Dans ses récentes prises de parole, il adresse un message aux jeunes qui se lancent : la longévité naît d'une identité forte, pas d'une adaptation permanente aux attentes du marché.

Son message est assez cohérent avec toute sa carrière. Il ne leur dit pas « Cherchez ce qui va marcher », mais plutôt : « Développez votre propre langage ; ne copiez pas les tendances ; restez fidèles à votre vision ; acceptez que le succès puisse prendre du temps ; travaillez énormément. »

WLT 40e anniversairre Anvers Credits: WLT

Résultat : WLT a célébré ses quarante ans à Anvers plutôt qu'à Paris

Son attachement à Anvers, ville où il a construit sa carrière, est notamment dû à son rôle d'enseignant à l'Académie royale des Beaux-Arts.

Pour son défilé anniversaire, le créateur a rouvert ses archives, remontant jusqu'à ses premières créations des années 80, lui qui a toujours cherché à repousser les limites des matières, des imprimés et des techniques, considérant l'expérimentation comme essentielle à son travail.

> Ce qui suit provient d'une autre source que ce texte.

### config.mk
export PLATFORM = sky130hd
export DESIGN_NAME = parking_gate_controller
export DESIGN_NICKNAME = d
export VERILOG_FILES = /design/src/rtl/parking_gate_controller.sv
export SDC_FILE = /design/constraint.sdc
export NUM_CORES = 1
export LEC_CHECK = 0
export CAP_MARGIN = 5
export CORE_MARGIN = 2
export CORE_UTILIZATION = 38
export CTS_CLUSTER_DIAMETER = 30
export DETAILED_ROUTE_END_ITERATION = 12
export SETUP_SLACK_MARGIN = 0.4
export SLEW_MARGIN = 15
export SYNTH_ARGS = -nofsm -noshare
export SYNTH_HDL_FRONTEND = slang
export SYNTH_SLANG_ARGS = --single-unit
### constraint.sdc
create_clock -name clk -period 5.35 [get_ports clk]
set_clock_uncertainty 0.1 [all_clocks]
set_input_delay 0.535 -clock clk [delete_from_list [all_inputs] [get_ports clk]]
set_output_delay 0.535 -clock clk [all_outputs]
set_load 0.1 [all_outputs]
### src/rtl/parking_gate_controller.sv
// Entrance gate controller: password FSM with retry lockout, occupancy
// tracking against a fixed capacity, LED and 7-segment drive.
module parking_gate_controller #(
   parameter  int CAPACITY    = 8,
   parameter  int PW_WIDTH    = 2,
   parameter  int PASSWORD_1  = 1,
   parameter  int PASSWORD_2  = 2,
   parameter  int WAIT_CYCLES = 16,
   parameter  int MAX_TRIES   = 3,
   parameter  int LOCK_CYCLES = 32,
   localparam int CNT_W       = $clog2(CAPACITY + 1)
) (
   input  logic                clk,
   input  logic                reset,
   input  logic                sensor_entrance,
   input  logic                sensor_exit,
   input  logic                sensor_leave,
   input  logic [PW_WIDTH-1:0] password_1,
   input  logic [PW_WIDTH-1:0] password_2,
   input  logic                pw_valid,
   output logic                GREEN_LED,
   output logic                RED_LED,
   output logic [6:0]          HEX_1,
   output logic [6:0]          HEX_2,
   output logic [CNT_W-1:0]    occupancy,
   output logic                full,
   output logic                locked,
   output logic [2:0]          state_dbg_o
);

   localparam int WT_W = $clog2(WAIT_CYCLES);
   localparam int LK_W = $clog2(LOCK_CYCLES + 1);
   localparam int TR_W = $clog2(MAX_TRIES + 1);

   typedef enum logic [2:0] {
      S_IDLE  = 3'd0,
      S_WAIT  = 3'd1,
      S_WRONG = 3'd2,
      S_RIGHT = 3'd3,
      S_FULL  = 3'd4,
      S_LOCK  = 3'd5
   } state_t;

   state_t           state_q, state_d;
   logic [CNT_W-1:0] occ_q, occ_d;
   logic [TR_W-1:0]  tries_q, tries_d;
   logic [WT_W-1:0]  wait_q, wait_d;
   logic [LK_W-1:0]  lock_q, lock_d;
   logic             blink_q, blink_d;
   logic             full_w, inc_w, pw_ok_w, entering_w;

   assign full_w  = (occ_q == CNT_W'(CAPACITY));
   assign inc_w   = (state_q == S_RIGHT) && sensor_exit;
   assign pw_ok_w = (password_1 == PW_WIDTH'(PASSWORD_1)) &&
                    (password_2 == PW_WIDTH'(PASSWORD_2));

   // A car entering and one leaving in the same cycle cancel out.
   always_comb begin
      occ_d = occ_q;
      if (inc_w && !sensor_leave && (occ_q < CNT_W'(CAPACITY)))
         occ_d = occ_q + CNT_W'(1);
      else if (sensor_leave && !inc_w && (occ_q != '0))
         occ_d = occ_q - CNT_W'(1);
   end

   always_comb begin
      state_d = state_q;
      tries_d = tries_q;
      wait_d  = wait_q;
      lock_d  = lock_q;
      case (state_q)
         S_IDLE: begin
            if (sensor_entrance) state_d = full_w ? S_FULL : S_WAIT;
         end
         S_WAIT, S_WRONG: begin
            if ((state_q == S_WRONG) && (tries_q == TR_W'(MAX_TRIES))) begin
               state_d = S_LOCK;
            end else if (pw_valid) begin
               if (pw_ok_w) begin
                  state_d = S_RIGHT;
               end else begin
                  state_d = S_WRONG;
                  tries_d = tries_q + TR_W'(1);
               end
            end else if (wait_q == WT_W'(WAIT_CYCLES - 1)) begin
               state_d = S_IDLE;
            end else begin
               wait_d = wait_q + WT_W'(1);
            end
         end
         S_RIGHT: begin
            if (sensor_exit) begin
               if (!sensor_entrance)                 state_d = S_IDLE;
               else if (occ_d < CNT_W'(CAPACITY))    state_d = S_WAIT;
               else                                  state_d = S_FULL;
            end
         end
         S_FULL: begin
            if (!sensor_entrance) state_d = S_IDLE;
            else if (!full_w)     state_d = S_WAIT;
         end
         S_LOCK: begin
            if (lock_q == LK_W'(LOCK_CYCLES - 1)) state_d = S_IDLE;
            else                                   lock_d  = lock_q + LK_W'(1);
         end
         default: state_d = S_IDLE;
      endcase

      entering_w = (state_d != state_q);
      if (entering_w && (state_d == S_IDLE || state_d == S_RIGHT || state_d == S_LOCK))
         tries_d = '0;
      // Every submission restarts the window, including a repeat wrong one.
      if ((entering_w || pw_valid) && (state_d == S_WAIT || state_d == S_WRONG))
         wait_d = '0;
      if (state_d != S_WAIT && state_d != S_WRONG)
         wait_d = '0;
      if (state_d != S_LOCK || entering_w)
         lock_d = '0;
      blink_d = ((state_d == S_WRONG || state_d == S_RIGHT) && !entering_w) ? ~blink_q : 1'b0;
   end

   always_ff @(posedge clk or posedge reset) begin
      if (reset) begin
         state_q <= S_IDLE;
         occ_q   <= '0;
         tries_q <= '0;
         wait_q  <= '0;
         lock_q  <= '0;
         blink_q <= 1'b0;
      end else begin
         state_q <= state_d;
         occ_q   <= occ_d;
         tries_q <= tries_d;
         wait_q  <= wait_d;
         lock_q  <= lock_d;
         blink_q <= blink_d;
      end
   end

   always_comb begin
      GREEN_LED = 1'b0;
      RED_LED   = 1'b0;
      HEX_1     = 7'h7F;
      HEX_2     = 7'h7F;
      case (state_q)
         S_WAIT:  begin RED_LED = 1'b1;    HEX_1 = 7'b0000110; HEX_2 = 7'b0101011; end
         S_WRONG: begin RED_LED = blink_q; HEX_1 = 7'b0000110; HEX_2 = 7'b0000110; end
         S_RIGHT: begin GREEN_LED = blink_q; HEX_1 = 7'b0000010; HEX_2 = 7'b1000000; end
         S_FULL:  begin RED_LED = 1'b1;    HEX_1 = 7'b0001110; HEX_2 = 7'b1000001; end
         S_LOCK:  begin RED_LED = 1'b1;    HEX_1 = 7'b1000111; HEX_2 = 7'b1000000; end
         default: ;
      endcase
   end

   assign occupancy   = occ_q;
   assign full        = full_w;
   assign locked      = (state_q == S_LOCK);
   assign state_dbg_o = state_q;

endmodule

==> impl_metrics.env, run 1 <==
export IMPL_n_fill_cell=376
export IMPL_dpl_cell_count=249
export IMPL_r2r_end="blink_q"
export IMPL_hpwl_um=3024
export IMPL_grt_max_degree=28
export IMPL_ys_seq_elements=20
export IMPL_vias=1426
export IMPL_die_area_um2=4827
export IMPL_syn2layout_area_growth_pct=23.73
export IMPL_maxSlewHeadroom=0.3403
export IMPL_seq_area_frac_synth=0.3072
export IMPL_async_flop_share=1.000
export IMPL_root_buffer="clkbuf_8"
export IMPL_die_h_um=69.48
export IMPL_fmax_mhz=271.1
export IMPL_grt_pass1_wl_um=6851
export IMPL_drive_gt1_frac=0.1133
export IMPL_stdcell_count=253
export IMPL_place_congestion=0.8971
export IMPL_die_width_um=69.48
export IMPL_finalSetupViolCount=0
export IMPL_grt_setup_unrepaired="no"
export IMPL_grt_pass1_vias=1363
export IMPL_outcome="finished, final reports clean"
export IMPL_route_final_wire_length_um=4078
export IMPL_timing_setup_tns_ns=0
export IMPL_path_max_fanout=27
export IMPL_syn_inst=180
export IMPL_h_tree_depth=1
export IMPL_syn_area_um2=1629
export IMPL_clock_latency_ns=0.27
export IMPL_cts_setup_buffers=0
export IMPL_cts_tree="yes"
export IMPL_drcViolationCount=0
export IMPL_arrival_ns=3.05
export IMPL_synth_edf_count=0
export IMPL_cap_viol_max_count=0
export IMPL_drtPass1Iterations=4
export IMPL_cts_buffer_depth=2
export IMPL_worst_ep_required_time_ns=4.72
export IMPL_worst_hold_path_type="reg2reg"
export IMPL_syn_area_per_cell_um2=9.050
export IMPL_antenna_found_initial=0
export IMPL_clk_pin_slew_ns=0.09
export IMPL_drtIter0Drc=67
export IMPL_clock_sinks=20
export IMPL_rows=23
export IMPL_grt_ovfl_total=0
export IMPL_synth_main_ff_cell="dfrtp_1"
export IMPL_final_hold_viol_count=0
export IMPL_worst_pin_slew_ns=0.9865
export IMPL_cts_buffers=3
export IMPL_hold_buffers=0
export IMPL_yosys_cell_types_count=59
export IMPL_yosys_warnings=0
export IMPL_crit_path_start="state_dbg_o[0]"
export IMPL_end_kind="primary output"
export IMPL_ant_nets=0
export IMPL_wl_per_cell_um=16.12
export IMPL_io_buffer_count=33
export IMPL_antennaDiodeCount=0
export IMPL_start_kind="flip-flop"
export IMPL_criticalPathCategory="reg2out"
export IMPL_cts_resized=0
export IMPL_coreArea_um2=4058
export IMPL_via_per_inst=5.636
export IMPL_reg2reg_depth=5
export IMPL_r2r_start="state_dbg_o[0]"
export IMPL_rrSetupSlack_ns=2.69
export IMPL_slew_viol_final=0
export IMPL_postSynthNetCount=195
export IMPL_start_util=0.4015
export IMPL_io_pins=35
export IMPL_nNetsFinal=219
export IMPL_track_usage=0.1725
export IMPL_fin_crit_sh=0.6894
export IMPL_post_route_min_period_ns=3.689
export IMPL_whs_path_depth=1
export IMPL_crit_path_end="HEX_1[0]"
-- kinds of logic after synthesis --
logic type / after synthesis / share of synthesized area
mux: 3 / 0.01997
flops: 20 / 0.3072
xor+xnor: 7 / 0.03764
other cells: 1 / 0.002302
fa+ha+maj: 5 / 0.03840
simple gates: 72 / 0.2842
buf+inv: 27 / 0.08372
compound gates: 45 / 0.2266
-- flip-flops by register name (all words and copies together) (netlist names) --
register	count
wait_q	4
tries_q	2
state_dbg_o	3
blink_q	1
occupancy	4
lock_q	6
-- metal layers --
layer / GRT usage / vias up / share of wire
li1: - / 714 / -
met1: 0.2511 / 674 / 0.49
met2: 0.2682 / 36 / 0.45
met3: 0.02616 / 2 / 0.046
met4: 0.04139 / 0 / 0.0047
met5: 0 / - / 0
-- stage by stage --
stage | hold WS, ns | area, µm² | util | setup slack [ns]
floorplan | 0.3551 | 1634 | - | 0.6966
global placement | 0.3778 | 1944 | 0.4792 | 2.010
detailed placement | 0.3865 | 1944 | 0.4792 | 1.973
CTS | 0.4046 | 2016 | 0.4968 | 1.677
global route | 0.4471 | 2016 | 0.4968 | 1.465
finish | 0.4077 | 2016 | 0.4968 | 1.661
-- placed cells by master (no fill, tap or decap), types with 2 or more instances in the layout --
cell type	Yosys	routed
nor3_1	4	4
and2_1	4	3
nor2b_1	5	5
a31oi_1	2	2
a21oi_1	8	7
mux2_2	2	2
nor2_1	13	13
ha_1	5	5
clkbuf_8	0	3
nand2b_1	5	5
xnor2_1	5	5
a21o_1	2	2
a211oi_1	5	5
o21ai_1	3	3
xor2_1	2	2
nand3_1	6	6
nand4_1	7	7
dfrtp_1	20	20
clkdlybuf4s50_1	0	33
a2111oi_4	2	2
nand2_1	5	5
inv_1	12	12
o21ai_0	7	7
and3_1	3	3
nand4b_1	2	2
o2111ai_1	2	2
a211oi_2	2	2
and4b_1	3	3
nand3b_1	3	3
-- synthesized netlist by cell type, drive strengths merged, types with 2 or more instances --
cell type	instances	area (µm²)
a221oi	2	23.77
xor2	2	17.52
a2111oi	2	55.05
nor2b	5	31.28
nor2	14	55.06
a31oi	2	12.51
nor3b	2	20.02
nand4b	2	17.52
a21oi	8	40.04
a21o	2	15.01
ha	5	62.56
and2	4	25.02
nand3	6	30.03
dfrtp	20	500.5
xnor2	5	43.79
nand4	7	43.79
buf	11	71.32
and3	3	18.77
and4b	3	30.03
and4bb	2	25.02
o2111ai	2	17.52
clkbuf	3	11.26
nor3	5	36.29
o21ai	10	50.04
mux2	2	22.52
a211oi	7	62.56
nand2b	6	45.04
nand3b	3	22.52
nand2	5	18.77
inv	12	45.04
-- final cells by class --
class,count,area (µm²),share of cell area
Tap cell,50,62.56,0.03104
Sequential cell,20,500.5,0.2483
Inverter,13,53.80,0.02669
Multi-Input combinational cell,133,997.2,0.4947
Timing Repair Buffer,33,330.3,0.1639
Clock inverter,1,30.03,0.01490
Clock buffer,3,41.29,0.02048
-- worst min-delay path by stage --
stage / startpoint / endpoint / slack, ns
detailed placement: lock_q[0] / lock_q[0] / 0.39
CTS: lock_q[0] / lock_q[0] / 0.40
finish: lock_q[0] / lock_q[0] / 0.41
global route: lock_q[0] / lock_q[0] / 0.45
floorplan: lock_q[0] / lock_q[0] / 0.36
global placement: lock_q[0] / lock_q[0] / 0.38
-- critical path: stages, from the launching register on --
cell and delay (ns):
dfrtp_1 0.93, nor2b_1 0.33, nand2_1 0.13, inv_1 0.14, or2_2 0.13, clkdlybuf4s50_1 1.13
Power of run 1 is not shown: default switching activity piles up to over one toggle a cycle in this logic, so the estimate is an artifact.
==> run 2: changes to the inputs <==
- PLACE_DENSITY: not set -> 0.65
- clock period: 5.35 -> 3.35 ns (I/O delays scaled with it)
==> impl_metrics.env, run 2 (synthesized netlist as in run 1, its figures left out) <==
export IMPL_rows=23
export IMPL_fin_crit_sh=0.7442
export IMPL_worst_ep_required_time_ns=3.38
export IMPL_vias=1446
export IMPL_rrSetupSlack_ns=0.91
export IMPL_cp_buffers_inverters=1
export IMPL_place_congestion=0.7689
export IMPL_finalSetupViolCount=0
export IMPL_hpwl_um=2954
export IMPL_slew_viol_final=0
export IMPL_clock_sinks=20
export IMPL_whs_endpoint="lock_q[0]"
export IMPL_track_usage=0.1678
export IMPL_die_h_um=69.48
export IMPL_grt_pass1_wl_um=6693
export IMPL_cts_buffer_depth=2
export IMPL_coreArea_um2=4058
export IMPL_start_kind="primary input"
export IMPL_r2r_end="blink_q"
export IMPL_dr_max_layer_used="met4"
export IMPL_cts_resized=0
export IMPL_worst_pin_slew_ns=0.9726
export IMPL_die_width_um=69.48
export IMPL_die_area_um2=4827
export IMPL_drtIter0Drc=110
export IMPL_clk_pin_slew_ns=0.07
export IMPL_via_per_inst=5.715
export IMPL_io_pins=35
export IMPL_maxSlewHeadroom=0.3496
export IMPL_wl_per_cell_um=15.66
export IMPL_largest_register_ffs=6
export IMPL_ant_nets=0
export IMPL_drtPass1Iterations=4
export IMPL_syn2layout_area_growth_pct=22.66
export IMPL_grt_pass1_vias=1395
export IMPL_drcViolationCount=0
export IMPL_layout_common_cells="20 x buf_4, 15 x dfrtp_1, 13 x clkdlybuf4s50_1, 11 x inv_1, 11 x nor2_1"
export IMPL_met3WireLength_um=175
export IMPL_route_final_wire_length_um=3963
export IMPL_final_hold_viol_count=0
export IMPL_final_common_cell="buf_4"
export IMPL_io_buffer_count=33
export IMPL_arrival_ns=2.52
export IMPL_start_util=0.4015
export IMPL_worst_hold_path_type="reg2reg"
export IMPL_reg2reg_depth=5
export IMPL_r2r_start="state_dbg_o[0]"
export IMPL_hold_buffers=0
export IMPL_drive_gt1_frac=0.2709
export IMPL_wl_met1_um=1836
export IMPL_antennaDiodeCount=0
export IMPL_hp_start="lock_q[0]"
export IMPL_grt_setup_unrepaired="no"
export IMPL_cap_viol_max_count=0
export IMPL_path_max_fanout=12
export IMPL_post_route_min_period_ns=2.493
export IMPL_nNetsFinal=219
export IMPL_end_kind="flip-flop"
export IMPL_clock_latency_ns=0.25
export IMPL_outcome="finished, final reports clean"
export IMPL_grt_ovfl_total=0
export IMPL_criticalPathCategory="in2reg"
export IMPL_whs_path_depth=1
export IMPL_fmax_mhz=401.1
export IMPL_antenna_found_initial=0
export IMPL_timing_setup_tns_ns=0
export IMPL_h_tree_depth=1
export IMPL_cts_tree="yes"
export IMPL_critPathTopFamily="simple AND/OR/NAND/NOR gates"
export IMPL_top_register="lock_q"
export IMPL_path_cells="clkdlybuf4s50_1 > or4b_1 > nor4_1 > nand3b_1 > and2_1 > o21ai_0"
export IMPL_routed_wl_met2_um=1930
export IMPL_root_buffer="clkbuf_8"
export IMPL_critPathSlowestCell="clkdlybuf4s50_1"
export IMPL_cts_buffers=3
export IMPL_grt_max_degree=28
export IMPL_critical_path_max_stage_delay_ns=0.68
export IMPL_cts_setup_buffers=0
-- run 2: changes by cell type in the layout (fill, tap and decap cells not counted), moves of 2 or more --
| cell | change |
|---|---|
| clkdlybuf4s50_1 | -20 |
| buf_4 | +20 |
| o21ai_1 | +3 |
| nor2b_4 | +2 |
| nor2b_1 | -2 |
| dfrtp_1 | -5 |
| nor2_1 | -2 |
| o21ai_0 | -3 |
| dfrtp_2 | +3 |
| nor2_2 | +2 |
| dfrtp_4 | +2 |
-- run 2: final cells by class --
cell class	count	area (µm²)
multi-input combinational	133	1031
inverter	13	57.56
sequential	20	511.7
fill	388	2059
tap	50	62.56
clock buffer	4	55.05
timing repair buffer	33	280.3
-- run 2: per-stage QoR --
stage / area [µm²] / cells / util / setup WS, ns / hold WS [ns]
after floorplan: 1719 / 180 / - / 0.1609 / 0.1987
after global placement: 1943 / 249 / 0.4789 / 0.6990 / 0.3779
after detailed placement: 1943 / 249 / 0.4789 / 0.6355 / 0.3777
after CTS: 1998 / 253 / 0.4924 / 0.8900 / 0.3875
after global routing: 1998 / 253 / 0.4924 / 0.7508 / 0.4307
final: 1998 / 253 / 0.4924 / 0.8571 / 0.3824
-- run 2: worst reg2reg max path, delay by kind of cell, from the launching register on --
family	cells	cell delay (ns)
flops	1	0.71
compound gates	3	0.89
simple gates	2	0.64
-- run 2: metal layers --
layer | vias to the layer above | global-route usage
met5 | - | 0
met4 | 0 | 0.05447
met3 | 2 | 0.02907
met2 | 33 | 0.2788
met1 | 702 | 0.2210
li1 | 709 | -
-- run 2: worst max-delay path by stage --
stage	from	to	slack (ns)	cells past startpoint
2_1_floorplan	state_dbg_o[1]	HEX_1[6]	0.16	7
3_3_place_gp	sensor_leave	wait_q[2]	0.70	6
3_5_place_dp	sensor_leave	wait_q[2]	0.64	6
4_1_cts	state_dbg_o[0]	HEX_1[6]	0.89	5
5_1_grt	sensor_leave	wait_q[0]	0.75	6
6_report	sensor_leave	wait_q[0]	0.86	6
Power of run 2 is left out for the same reason.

À travers des silhouettes représentatives de son évolution, il revient sur une carrière faite de hauts et de bas, mais souligne qu'il n'a jamais manqué une seule saison, ce qu'il considère comme une véritable réussite

Sa nouvelle collection marque, selon lui, une évolution vers quelque chose de plus spirituel et plus apaisé, influencée notamment par son intérêt pour l'Inde.